● What you have to do
Every entry below needs to be repeated exactly as written.

● Saved entries

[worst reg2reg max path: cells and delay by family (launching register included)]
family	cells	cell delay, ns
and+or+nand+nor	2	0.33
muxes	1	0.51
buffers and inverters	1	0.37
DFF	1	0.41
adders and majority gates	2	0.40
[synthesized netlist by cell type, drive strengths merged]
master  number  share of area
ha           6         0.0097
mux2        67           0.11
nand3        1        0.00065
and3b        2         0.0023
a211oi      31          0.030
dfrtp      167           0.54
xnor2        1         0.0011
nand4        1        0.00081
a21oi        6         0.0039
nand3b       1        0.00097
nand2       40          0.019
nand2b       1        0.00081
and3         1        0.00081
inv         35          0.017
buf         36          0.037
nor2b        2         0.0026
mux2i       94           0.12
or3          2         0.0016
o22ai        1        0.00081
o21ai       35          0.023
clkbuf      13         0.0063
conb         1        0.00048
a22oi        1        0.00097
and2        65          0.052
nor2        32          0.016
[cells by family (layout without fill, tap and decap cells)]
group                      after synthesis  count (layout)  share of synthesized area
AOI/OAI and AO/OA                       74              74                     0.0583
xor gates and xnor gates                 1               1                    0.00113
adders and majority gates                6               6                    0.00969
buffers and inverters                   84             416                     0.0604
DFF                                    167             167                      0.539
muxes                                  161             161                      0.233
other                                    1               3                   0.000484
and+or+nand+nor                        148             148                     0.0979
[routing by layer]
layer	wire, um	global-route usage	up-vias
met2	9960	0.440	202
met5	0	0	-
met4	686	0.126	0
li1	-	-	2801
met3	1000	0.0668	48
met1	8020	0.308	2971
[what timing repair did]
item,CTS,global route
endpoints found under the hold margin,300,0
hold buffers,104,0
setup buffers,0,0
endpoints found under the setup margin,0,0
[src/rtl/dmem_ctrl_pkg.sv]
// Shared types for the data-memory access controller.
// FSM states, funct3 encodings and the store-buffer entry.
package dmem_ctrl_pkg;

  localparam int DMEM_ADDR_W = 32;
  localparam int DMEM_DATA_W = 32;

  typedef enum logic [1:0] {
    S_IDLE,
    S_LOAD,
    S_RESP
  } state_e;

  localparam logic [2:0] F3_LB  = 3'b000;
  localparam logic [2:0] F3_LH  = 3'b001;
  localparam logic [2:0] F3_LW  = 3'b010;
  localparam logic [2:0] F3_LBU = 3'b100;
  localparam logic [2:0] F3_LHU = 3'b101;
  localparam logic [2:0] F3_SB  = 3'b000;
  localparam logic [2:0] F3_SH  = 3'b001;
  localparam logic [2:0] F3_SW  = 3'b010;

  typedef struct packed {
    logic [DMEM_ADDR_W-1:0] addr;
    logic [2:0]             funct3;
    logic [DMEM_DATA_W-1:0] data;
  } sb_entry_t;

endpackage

● Result for this exercise
[worst reg2reg max path: cells and delay by family (launching register included)]
family	cells	cell delay, ns
and+or+nand+nor	2	0.33
muxes	1	0.51
buffers and inverters	1	0.37
DFF	1	0.41
adders and majority gates	2	0.40
[synthesized netlist by cell type, drive strengths merged]
master  number  share of area
ha           6         0.0097
mux2        67           0.11
nand3        1        0.00065
and3b        2         0.0023
a211oi      31          0.030
dfrtp      167           0.54
xnor2        1         0.0011
nand4        1        0.00081
a21oi        6         0.0039
nand3b       1        0.00097
nand2       40          0.019
nand2b       1        0.00081
and3         1        0.00081
inv         35          0.017
buf         36          0.037
nor2b        2         0.0026
mux2i       94           0.12
or3          2         0.0016
o22ai        1        0.00081
o21ai       35          0.023
clkbuf      13         0.0063
conb         1        0.00048
a22oi        1        0.00097
and2        65          0.052
nor2        32          0.016
[cells by family (layout without fill, tap and decap cells)]
group                      after synthesis  count (layout)  share of synthesized area
AOI/OAI and AO/OA                       74              74                     0.0583
xor gates and xnor gates                 1               1                    0.00113
adders and majority gates                6               6                    0.00969
buffers and inverters                   84             416                     0.0604
DFF                                    167             167                      0.539
muxes                                  161             161                      0.233
other                                    1               3                   0.000484
and+or+nand+nor                        148             148                     0.0979
[routing by layer]
layer	wire, um	global-route usage	up-vias
met2	9960	0.440	202
met5	0	0	-
met4	686	0.126	0
li1	-	-	2801
met3	1000	0.0668	48
met1	8020	0.308	2971
[what timing repair did]
item,CTS,global route
endpoints found under the hold margin,300,0
hold buffers,104,0
setup buffers,0,0
endpoints found under the setup margin,0,0
[src/rtl/dmem_ctrl_pkg.sv]
// Shared types for the data-memory access controller.
// FSM states, funct3 encodings and the store-buffer entry.
package dmem_ctrl_pkg;

  localparam int DMEM_ADDR_W = 32;
  localparam int DMEM_DATA_W = 32;

  typedef enum logic [1:0] {
    S_IDLE,
    S_LOAD,
    S_RESP
  } state_e;

  localparam logic [2:0] F3_LB  = 3'b000;
  localparam logic [2:0] F3_LH  = 3'b001;
  localparam logic [2:0] F3_LW  = 3'b010;
  localparam logic [2:0] F3_LBU = 3'b100;
  localparam logic [2:0] F3_LHU = 3'b101;
  localparam logic [2:0] F3_SB  = 3'b000;
  localparam logic [2:0] F3_SH  = 3'b001;
  localparam logic [2:0] F3_SW  = 3'b010;

  typedef struct packed {
    logic [DMEM_ADDR_W-1:0] addr;
    logic [2:0]             funct3;
    logic [DMEM_DATA_W-1:0] data;
  } sb_entry_t;

endpackage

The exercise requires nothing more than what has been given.